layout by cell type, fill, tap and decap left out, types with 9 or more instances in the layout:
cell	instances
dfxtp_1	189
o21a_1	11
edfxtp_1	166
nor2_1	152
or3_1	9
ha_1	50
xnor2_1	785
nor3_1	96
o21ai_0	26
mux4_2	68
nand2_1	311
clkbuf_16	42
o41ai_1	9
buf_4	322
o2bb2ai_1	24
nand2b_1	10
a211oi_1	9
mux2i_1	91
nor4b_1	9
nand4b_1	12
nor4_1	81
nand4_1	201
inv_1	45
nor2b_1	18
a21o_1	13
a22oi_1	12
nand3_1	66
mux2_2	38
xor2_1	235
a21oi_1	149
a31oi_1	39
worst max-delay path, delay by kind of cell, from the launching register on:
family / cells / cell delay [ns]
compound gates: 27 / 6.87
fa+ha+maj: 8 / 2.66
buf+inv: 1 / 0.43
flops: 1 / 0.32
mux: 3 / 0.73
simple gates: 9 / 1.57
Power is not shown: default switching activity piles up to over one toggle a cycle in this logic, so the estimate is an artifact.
File: config.mk
export PLATFORM = sky130hd
export DESIGN_NAME = cfr_mul
export DESIGN_NICKNAME = d
export VERILOG_FILES = /design/src/rtl/core/assert_macros.svh /design/src/rtl/core/cfr_pkg.sv /design/src/rtl/core/cfr_mul.sv
export SDC_FILE = /design/constraint.sdc
export NUM_CORES = 1
export LEC_CHECK = 0
export BUFFER_PORTS_ARGS = -buffer_cell sky130_fd_sc_hd__buf_2
export CORE_AREA = 8 8 161 201
export DETAILED_ROUTE_END_ITERATION = 12
export DIE_AREA = 0 0 169 209
export GPL_ROUTABILITY_DRIVEN = 0
export PLACE_DENSITY_LB_ADDON = 0.3
export SYNTH_ARGS = -nofsm -noshare
export SYNTH_HDL_FRONTEND = slang
export SYNTH_SLANG_ARGS = --single-unit
export TNS_END_PERCENT = 5
File: constraint.sdc
create_clock -name clk -period 11.8 [get_ports clk]
set_input_delay 0.59 -clock clk [delete_from_list [all_inputs] [get_ports clk]]
set_output_delay 0.59 -clock clk [all_outputs]
set_load 0.1 [all_outputs]
File: src/rtl/core/assert_macros.svh
// Assertion macros shared by the RTL files.
`ifndef ASSERT_MACROS_SVH
`define ASSERT_MACROS_SVH
`ifndef SYNTH
// property must hold at every clock edge outside reset
`define ASSERT_CLK(label, clk, rst_n, prop) \
    label: assert property (@(posedge clk) disable iff (!rst_n) (prop)) \
        else $error("assertion failed");
// expression must never be true outside reset
`define ASSERT_NEVER(label, clk, rst_n, expr) \
    label: assert property (@(posedge clk) disable iff (!rst_n) !(expr)) \
        else $error("forbidden condition seen");
`else
`define ASSERT_CLK(label, clk, rst_n, prop)
`define ASSERT_NEVER(label, clk, rst_n, expr)
`endif
`endif

File: src/rtl/core/cfr_pkg.sv
// Package: constants, types and helper functions of the filter bank.
`default_nettype none
package cfr_pkg;
    localparam int MAX_CHANNELS   = 64;
    localparam int MAX_BAND_ORDER = 6;
    localparam int SLOTS          = 18;
    localparam int CH_W           = $clog2(MAX_CHANNELS);
    localparam int NCH_W          = CH_W + 1;
    localparam int COEF_DEPTH     = MAX_CHANNELS * SLOTS;
    localparam int CADDR_W        = $clog2(COEF_DEPTH);
    localparam int DLY_W          = 48;
    localparam int BAND_ROW_W     = MAX_BAND_ORDER * DLY_W;
    localparam int LP_ROW_W       = 2 * DLY_W;
    localparam int PROD_W         = 54;
    localparam int ACC_W          = 56;

    // item kinds
    localparam logic [1:0] OP_WRITE   = 2'd0;
    localparam logic [1:0] OP_PROCESS = 2'd1;
    localparam logic [1:0] OP_CLEAR   = 2'd2;

    // register indexes
    localparam logic CFG_ORDER    = 1'b0;
    localparam logic CFG_CHANNELS = 1'b1;

    // coefficient slots
    localparam logic [4:0] SLOT_BAND_A_OFS = 5'd6;
    localparam logic [4:0] SLOT_LP_B       = 5'd13;
    localparam logic [4:0] SLOT_LP_A_OFS   = 5'd15;
    localparam logic [4:0] SLOT_COUNT      = 5'd18;

    typedef enum logic [3:0] {
        ST_CLEAR,
        ST_IDLE,
        ST_ROW,
        ST_LOAD,
        ST_STEP,
        ST_FETCH,
        ST_START,
        ST_WAIT,
        ST_STORE,
        ST_EMIT
    } state_t;

    typedef struct packed {
        logic                  en;
        logic [CH_W-1:0]       addr;
        logic [BAND_ROW_W-1:0] band;
        logic [LP_ROW_W-1:0]   lp;
    } dly_wr_t;

    function automatic logic [CADDR_W-1:0] coef_addr(input logic [CH_W-1:0] ch,
                                                      input logic [4:0] slot);
        logic [CADDR_W-1:0] c;
        c = {{(CADDR_W-CH_W){1'b0}}, ch};
        return (c << 4) + (c << 1) + {{(CADDR_W-5){1'b0}}, slot};
    endfunction

    function automatic logic [DLY_W-1:0] sat48(input logic signed [ACC_W-1:0] v);
        logic signed [ACC_W-1:0] hi;
        logic signed [ACC_W-1:0] lo;
        hi = 56'sh00_7FFF_FFFF_FFFF;
        lo = 56'shFF_8000_0000_0000;
        if (v > hi)
            return 48'h7FFF_FFFF_FFFF;
        else if (v < lo)
            return 48'h8000_0000_0000;
        else
            return v[DLY_W-1:0];
    endfunction

    // Q8.40 to Q4.20 with round half up and clamp
    function automatic logic [23:0] to_out(input logic [DLY_W-1:0] y);
        logic signed [28:0] o;
        o = $signed({y[47], y[47:20]}) + $signed({28'd0, y[19]});
        if (o > 29'sd8388607)
            return 24'h7FFFFF;
        else if (o < -29'sd8388608)
            return 24'h800000;
        else
            return o[23:0];
    endfunction
endpackage
`default_nettype wire

File: src/rtl/core/cfr_mul.sv
// Digit-serial multiplier: 32-bit coefficient times 48-bit value, byte per cycle.
`default_nettype none
module cfr_mul (
    input  wire logic                         clk,
    input  wire logic                         rst_n,
    input  wire logic                         start,
    input  wire logic [31:0]                  coef,
    input  wire logic [cfr_pkg::DLY_W-1:0]    value,
    output logic                              done,
    output logic [cfr_pkg::PROD_W-1:0]        product
);
    logic signed [31:0]              c_reg;
    logic [cfr_pkg::DLY_W-1:0]       v_reg;
    logic signed [41:0]              h_reg;
    logic [cfr_pkg::DLY_W-1:0]       lo_reg;
    logic [2:0]                      cnt_reg;
    logic                            busy_reg;
    logic                            done_reg;
    logic [cfr_pkg::PROD_W-1:0]      prod_reg;

    logic signed [8:0]  digit;
    logic signed [40:0] part;
    logic signed [41:0] sum;
    logic [79:0]        full;

    // top byte of the value is signed, the rest unsigned
    assign digit = (cnt_reg == 3'd5) ? {v_reg[7], v_reg[7:0]} : {1'b0, v_reg[7:0]};
    assign part  = c_reg * digit;
    assign sum   = h_reg + {part[40], part};
    assign full  = {h_reg[31:0], lo_reg};

    always_ff @(posedge clk or negedge rst_n)
    begin
        if (!rst_n)
        begin
            cnt_reg  <= 3'd0;
            busy_reg <= 1'b0;
            done_reg <= 1'b0;
        end
        else
        begin
            done_reg <= 1'b0;
            if (start)
            begin
                cnt_reg  <= 3'd0;
                busy_reg <= 1'b1;
            end
            else if (busy_reg)
            begin
                if (cnt_reg != 3'd6)
                    cnt_reg <= cnt_reg + 3'd1;
                else
                begin
                    busy_reg <= 1'b0;
                    done_reg <= 1'b1;
                end
            end
        end
    end

    always_ff @(posedge clk)
    begin
        if (start)
        begin
            c_reg <= coef;
            v_reg <= value;
            h_reg <= '0;
        end
        else if (busy_reg)
        begin
            if (cnt_reg != 3'd6)
            begin
                v_reg  <= v_reg >> 8;
                lo_reg <= {sum[7:0], lo_reg[47:8]};
                h_reg  <= sum >>> 8;
            end
            else
                // floor((p + 2^25) / 2^26)
                prod_reg <= full[79:26] + {53'd0, full[25]};
        end
    end

    assign done    = done_reg;
    assign product = prod_reg;
endmodule
`default_nettype wire

==> results of run 1 <==
## cell usage after synthesis (3+ instances only)
cell type / number
nor3_1: 10
a21o_1: 16
nor2_1: 59
nor4_4: 3
or2_2: 3
dfxtp_1: 34
nand4_1: 13
xnor2_1: 64
nand2_1: 173
nor4_1: 5
dfrtp_1: 5
nand2b_1: 5
o211ai_1: 4
inv_1: 329
o31ai_1: 3
edfxtp_1: 157
and4_1: 4
fa_1: 271
a31oi_1: 4
o21ai_0: 43
nand3_1: 38
a211oi_1: 8
and3_1: 15
o21bai_1: 7
or3_1: 7
and2_1: 167
o22ai_1: 3
o21a_1: 5
ha_1: 99
clkbuf_1: 53
mux2_2: 40
nor2b_1: 4
a21oi_1: 46
xor2_1: 24
buf_1: 7
## critical path, delay by kind of cell (launching register included)
kind,cells,cell delay (ps)
adders and majority gates,6,2940
AOI/OAI and AO/OA,4,1080
and+or+nand+nor,5,1050
buffers and inverters,5,770
DFF,1,340
muxes,1,220
## how the worst max path moves through the flow
| stage | start | endpoint | slack (ps) | cells after the start |
|---|---|---|---|---|
| floorplan | cnt_reg[0] | h_reg[30] | 5880 | 20 |
| global placement | v_reg[7] | h_reg[30] | 5450 | 21 |
| detailed placement | v_reg[7] | h_reg[30] | 5330 | 21 |
| CTS | v_reg[7] | h_reg[30] | 5310 | 21 |
| global route | v_reg[7] | h_reg[25] | 5040 | 21 |
| finish | v_reg[7] | h_reg[30] | 5270 | 21 |
## cells by family after synthesis
logic type | share of synthesized area
simple gates | 0.146
buf+inv | 0.0794
fa+ha+maj | 0.356
flops | 0.295
compound gates | 0.0575
xor+xnor | 0.0412
mux | 0.0251
## through the flow
step	worst slack, ps	util	instances	instance area [um2]	hold WS, ps
detailed placement	5330	0.679	2253	19700	421
CTS	5310	0.699	2285	20300	294
floorplan	5880	-	1775	18700	294
global placement	5450	0.679	2253	19700	416
global route	5040	0.699	2285	20300	295
finish	5270	0.699	2285	20300	313
## layer usage
layer  part of all wire  vias to the layer above  wire, um  GRT usage
li1                   -                     5844         -          -
met1               0.35                     6453     14300      0.257
met2               0.54                      482     21800      0.439
met3              0.072                      127      2920     0.0447
met4              0.043                        0      1770      0.123
met5                  0                        -         0          0
## cell type report
class / instances / area [um2]
fillers: 2176 / 8740
clock inverters: 14 / 161
multi-input cells: 1185 / 11700
clock buffers: 17 / 425
repair buffers: 148 / 773
inverters: 329 / 1230
flip-flops and latches: 196 / 5520
well taps: 396 / 495
==> impl_results.md, run 1 <==
- Initial Util: 0.644
- Slew @ Worst Pin: 1180 ps
- DP HPWL: 31700 um
- Crit path time final: 6530 ps
- Die area: 35300 um2
- Setup repair bufs after CTS: 0
- TritonCTS clock tree: done
- Top_reg_cell synth: edfxtp_1
- Most frequent cells in the layout: inv_1 (328), fa_1 (271), nand2_1 (173)
- Most Frequent Cell on Critical Path: fa_1
- R2R depth: 21
- RR Startpoint: v_reg[7]
- Max reg flops: 54
- Post-synth EDFFs: 157
- Worst Hold Launch: coef[20]
- Vias/cell: 5.65
- Top cells by area, synth: fa_1 (29%), edfxtp_1 (25%), ha_1 (6.6%), inv_1 (6.6%), and2_1 (5.6%)
- Routed WL: 40800 um
- RSZ-0062 raised after global routing: no
- CP Data Arrival Time: 6860 ps
- Drt pass-1 iters: 5
- Sequential share of the synthesized area: 0.295
- Synth Register Bits: 196
- Cell variety after synth: 70
- Max-slew violations: 0
- CP max stage delay: 550 ps
- # hold bufs at CTS: 1
- Initial antenna violation count: 1
- Hold/Removal Path Class: in -> reg
- Fin nets: 2330
- H-tree levels: 4
- WHS Path Cells: 1
- Clock sink count: 196
- Overall die height: 209 um
- Clk Latency, worst-skew pair: 450 ps
- Mean Syn Cell Area: 10.5 um2
- Port Buffers: 137
- R2R setup slack: 5270 ps
- # resized after CTS: 0
- Type of origin of the critical path: flop
- Critical path's slowest cell: fa_1
- Max frequency: 0.153 GHz
- Drt drc: 0
- CORE AREA: 29100 um2
- Setup TNS: 0 ps
- Asr flop ratio synth: 0.0255
- Core Rows: 70
- Status: completed
- Synth warn: 0
- Detailed-route via count: 12900
- Die W: 169 um
- Tcrit/Tclk final: 0.553
- Worst Clk Skew: 17.7 ps
- First-pass GRT wire length: 67200 um
- ANT cells: 0
- Drt wl/cell: 17.9 um
- Synth top area share: 0.290
- Hold path endpoint: c_reg[20]
- CTS Buffer Depth: 2
- Tot GR Track Use: 0.239
- Final hold vios: 0
- Max_slew headroom: 0.216
- Crit-path cells: buf_4 -> nand3_1 -> buf_4 -> or2_2 -> fa_1 -> fa_1 -> fa_1 -> inv_1 -> fa_1 -> inv_1 -> fa_1 -> inv_1 -> ha_1 -> o211ai_1 -> and4bb_2 -> o21ai_0 -> and2_1 -> o41a_1 -> a2111oi_4 -> mux2i_1 -> nand2_1
- CP required: 12130 ps
- Vias in the first global route: 14000
- Antenna Violating Nets Remaining: 0
- Iter 0 DRT Violations: 662
- Share of layout cells above drive strength 1: 0.127
- Mapped Nets: 2228
- Cells after Synth: 1775
- Commonest non-fill, non-tap cell in the layout: inv_1
- GRT Residual Overflow: 0
- Critical path type: reg -> reg
- Crit path max fanout: 33
- CTS root buf: clkbuf_16
- I/O pin total: 138
- Synthesis-to-finish area growth: 8.62%
- Reg2Reg Capture Point: h_reg[30]
- Reg clk slew, reported paths: 80 ps
- Max-cap violations: 0
- Critical Path End Type: flop
- Post-synthesis cell area: 18700 um2
- Final setup vio count: 0
- Largest net degree at the start of global routing: 56
- CTS buffer count: 17
- Cell type with the highest aggregate area in the netlist: fa_1
Power of run 1 is left out: the tool's default activity adds up to more than one toggle a clock period on the data nets, which glitch-free logic cannot reach.
==> run 2: changes to the inputs <==
CORE_AREA = 8 8 172 214   (was 8 8 161 201)
DIE_AREA = 0 0 180 222   (was 0 0 169 209)
clock period = 5.4 ns   (was 11.8 ns; I/O delays follow)
==> run 2 against run 1 <==
  * Hold slack worse by 290 ps
  * Global-route usage is 1.3 points lower
  * Highest routed layer unchanged
  * Die area rose by 13%
  * Routed wire length grew 8.1%
  * Via count rose by 5.9%
  * The run now ends with setup timing left
  * Clock skew is 2.0 ps lower
  * Clock-buffer cell count did not move
  * Flip-flop and latch count unchanged
  * Non-clock buffer count grew 223
==> impl_results.md, run 2 (synthesis gave the netlist of run 1 again) <==
- Port Buffers: 137
- Routed WL: 44100 um
- Tot GR Track Use: 0.226
- Final design utilization: 0.682
- Crit path buf inv count: 4
- Crit-path cells: inv_2 -> ha_4 -> nand3_4 -> or2_4 -> fa_1 -> fa_1 -> fa_1 -> inv_1 -> fa_1 -> inv_1 -> fa_1 -> inv_2 -> ha_4 -> o211ai_1 -> and4bb_2 -> o21ai_1 -> and2_1 -> o41a_1 -> a2111oi_4 -> mux2i_1 -> nand2_1
- CP max stage delay: 520 ps
- Reg clk slew, reported paths: 90 ps
- Critical path's slowest cell: fa_1
- Max-cap violations: 0
- Clock sink count: 196
- CTS root buf: clkbuf_16
- Drt pass-1 iters: 5
- Most Frequent Cell on Critical Path: fa_1
- Hold/Removal Path Class: in -> reg
- Type of origin of the critical path: flop
- Max_slew headroom: 0.263
- Drt drc: 0
- First-pass GRT wire length: 73000 um
- Max reg flops: 54
- Overall die height: 222 um
- Largest net degree at the start of global routing: 63
- DP HPWL: 35500 um
- Critical path type: reg -> reg
- Post-placement setup slack: -450 ps
- Share of layout cells above drive strength 1: 0.239
- Min setup slack post-route: -349 ps
- Setup TNS: -3470 ps
- I/O pin total: 138
- Synthesis-to-finish area growth: 21.3%
- Drt wl/cell: 17.4 um
- Status: finished with violations
- Die W: 180 um
- CORE AREA: 33300 um2
- Final setup vio count: 24
- Finished Cell Area: 22700 um2
- Antenna Violating Nets Remaining: 0
- Delay-heaviest family, CP: adder cells
- CTS buffer count: 17
- H-tree levels: 4
- Clk Latency, worst-skew pair: 460 ps
- Initial antenna violation count: 2
- R2R setup slack: -350 ps
- Placed cell areas: 21500 um2
- CP Data Arrival Time: 6100 ps
- Tcrit/Tclk final: 1.06
- Max-slew violations: 0
- Initial Util: 0.562
- CTS Buffer Depth: 2
- Slew @ Worst Pin: 1110 ps
- Detailed-route via count: 13700
- Final hold vios: 0
- Crit path time final: 5750 ps
- TritonCTS clock tree: done
- Critical Path End Type: flop
- ANT cells: 0
- Die area: 40000 um2
- Commonest non-fill, non-tap cell in the layout: inv_1
- Worst Clk Skew: 15.7 ps
- CP required: 5750 ps
- Fin nets: 2553
- Failing checks: setup timing
- Crit path max fanout: 4
- Vias/cell: 5.39
- RSZ-0062 raised after global routing: yes
- GRT Residual Overflow: 0
- Max frequency: 0.174 GHz
- Core Rows: 75
- Iter 0 DRT Violations: 907
- Vias in the first global route: 15100
- Most frequent cells in the layout: inv_1 (322), fa_1 (262), buf_4 (194)
-- run 2: changes by cell type in the layout (fill, tap and decap cells not counted), sizes merged --
cell and change:
dlygate4sd3 +28, clkinvlp -1, buf +195, inv +2
-- run 2: path summary, 6_finish.rpt --
| check | startpoint | endpoint | cells past startpoint |
|---|---|---|---|
| min in group asynchronous | rst_n | done | 2 |
| min | coef[3] | c_reg[3] | 1 |
| max | cnt_reg[1] | h_reg[30] | 21 |
| max reg2reg | cnt_reg[1] | h_reg[30] | 21 |
| min reg2reg | lo_reg[42] | lo_reg[34] | 0 |
| max in group asynchronous | rst_n | busy_reg | 2 |
-- run 2: stage by stage --
step                instances  hold WS [ps]
floorplan                1775         -25.6
global route             2536         0.593
detailed placement       2467          92.5
global placement         2467          92.5
CTS                      2531          5.47
finish                   2536          21.5
-- run 2: timing repair --
item                                   in CTS  in global routing
resized for setup                          24                 33
endpoints found under the hold margin      33                  0
hold buffers                               29                  0
cloned                                      1                  0
setup buffers                               2                  6
setup endpoints to repair                  25                 28
pin swaps                                  25                 37
-- run 2: layout make-up --
| type | instances | area [um2] |
|---|---|---|
| sequential | 196 | 5520 |
| tap | 423 | 529 |
| clock inverter | 15 | 213 |
| fill | 2472 | 10600 |
| inverter | 329 | 1230 |
| clock buffer | 17 | 425 |
| multi-input combinational | 1185 | 12100 |
| timing repair buffer | 371 | 2650 |
-- run 2: per-layer routing --
| layer | vias to the layer above | part of all wire | global-route usage |
|---|---|---|---|
| met5 | - | 0 | 0 |
| met4 | 0 | 0.035 | 0.0910 |
| met3 | 115 | 0.055 | 0.0474 |
| met2 | 434 | 0.54 | 0.426 |
| met1 | 6829 | 0.37 | 0.242 |
| li1 | 6294 | - | - |
Power of run 2 is left out for the same reason.
==> run 3: changes to the inputs <==
CELL_PAD_IN_SITES_DETAIL_PLACEMENT = 1   (was unset)
CELL_PAD_IN_SITES_GLOBAL_PLACEMENT = 1   (was unset)
CORE_AREA = 8 8 192 240   (was 8 8 172 214)
DIE_AREA = 0 0 200 248   (was 0 0 180 222)
==> run 3 against run 2 <==
  * The flow still finishes with violations (setup timing)
  * Register-to-register slack worse by 230 ps
  * Utilization is 14 points lower
  * Global-route usage is 1.4 points lower
  * Cell area is 1.1% higher
  * Sequential share of layout area is 0.27 points lower
  * Routed wire length is 16% higher
  * Worst setup slack worse by 230 ps
  * Critical path depth stayed put
  * Non-clock buffer count is 11 higher
  * Cell count is 6.0% higher
  * Via count is 0.56% higher
  * Critical endpoint unchanged
  * Highest routed layer unchanged
==> impl_results.md, run 3 (synthesis gave the netlist of run 1 again) <==
- CORE AREA: 42400 um2
- # fillers: 4688
- Critical path type: reg -> reg
- Placed cell areas: 21700 um2
- Die area: 49600 um2
- Vias in the first global route: 16000
- Setup TNS: -6980 ps
- Drt drc: 0
- Final design utilization: 0.541
- Core Rows: 85
- Max-cap violations: 0
- Antenna Violating Nets Remaining: 0
- Dpl cells: 2619
- Failing checks: setup timing
- Port Buffers: 137
- Tcrit/Tclk final: 1.11
- Non-Filler Instances: 2689
- I/O pin total: 138
- Overall die height: 248 um
- Wire length on met2: 29000 um
- Iter 0 DRT Violations: 380
- Largest net degree at the start of global routing: 68
- Finished Cell Area: 23000 um2
- First-pass GRT wire length: 81800 um
- Final hold vios: 0
- Highest Signal Layer: met4
- CTS buffer count: 17
- Clock sink count: 196
- Die W: 200 um
- Max-slew violations: 0
- Tot GR Track Use: 0.212
- Routed WL: 51300 um
- Reg clk slew, reported paths: 90 ps
- Hold/Removal Path Class: in -> reg
- Slew @ Worst Pin: 1150 ps
- Status: finished with violations
- Max_slew headroom: 0.233
- Min setup slack post-route: -579 ps
- CP Data Arrival Time: 6330 ps
- Detailed-route via count: 13700
- Clk Latency, worst-skew pair: 460 ps
- TritonCTS clock tree: done
- CTS Buffer Depth: 2
- Final setup vio count: 26
- Synthesis-to-finish area growth: 22.7%
- Crit path max fanout: 5
- Commonest non-fill, non-tap cell in the layout: inv_1
- Drt pass-1 iters: 7
- Initial Util: 0.441
- Wire length on met3: 1590 um
- ANT cells: 0
- CP required: 5760 ps
- DP HPWL: 41600 um
- Crit path time final: 5980 ps
- Share of layout cells above drive strength 1: 0.242
- RSZ-0062 raised after global routing: yes
- Max reg flops: 54
- Fin nets: 2564
- Initial antenna violation count: 0
- H-tree levels: 4
- Vias/cell: 5.11
- CTS root buf: clkbuf_16
- Type of origin of the critical path: flop
- Most frequent cells in the layout: inv_1 (323), fa_1 (266), buf_4 (202)
- Drt wl/cell: 19.1 um
- Critical Path End Type: flop
- GRT Residual Overflow: 0
- M1 WL: 19000 um
- Worst Clk Skew: 10.9 ps
- Max frequency: 0.167 GHz
[run 3: worst paths after layout]
check,depth (start not counted),from,slack (ps),end
min in group asynchronous,2,rst_n,170,cnt_reg[1]
setup reg to reg,21,cnt_reg[1],-580,h_reg[30]
hold reg to reg,0,lo_reg[47],500,lo_reg[39]
max in group asynchronous,2,rst_n,5080,cnt_reg[2]
setup / recovery,21,cnt_reg[1],-580,h_reg[30]
hold / removal,1,coef[1],20,c_reg[1]
[run 3: cell type report]
type	instances	area, um2	area share
clock buffers	17	425	0.0185
flip-flops and latches	196	5520	0.240
multi-input cells	1185	12100	0.528
repair buffers	382	2760	0.120
well taps	565	707	0.0308
inverters	329	1230	0.0538
clock inverters	15	190	0.00828
[run 3: layer usage]
metal	up-vias	global-route usage
li1	6307	-
met1	7085	0.227
met2	257	0.408
met3	100	0.0312
met4	0	0.0869
met5	-	0
[run 3: what timing repair did]
item | in CTS | in global routing
endpoints found under the hold margin | 33 | 1
pin swaps | 7 | 38
buffers inserted | 3 | 6
hold buffers | 29 | 1
endpoints found under the setup margin | 27 | 30
gates resized for setup | 25 | 34
[run 3: metrics by stage]
step / setup WS (ps) / hold WS [ps]
after global routing: -740 / 3.98
after detailed placement: -611 / 98.2
after global placement: -450 / 95.8
after floorplan: -138 / -25.6
after CTS: -488 / 1.39
final: -579 / 24.2
[run 3: worst max-delay path, stage by stage, from the launching register on]
cell and delay [ps]:
dfrtp_1 400, inv_2 90, ha_4 140, nand3_4 150, or2_4 280, fa_1 490
fa_1 510, fa_1 500, inv_1 50, fa_1 490, inv_1 60, fa_1 490
inv_2 50, ha_4 260, o211ai_1 110, and4bb_2 350, o21ai_2 70, and2_4 140
o41a_1 490, a2111oi_4 400, mux2i_1 250, nand2_1 80
Power of run 3 is left out for the same reason.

Exercise objective = Work out how many lines in the listing above hold the word "repair", and answer only with that number.

Solution to the problem = 7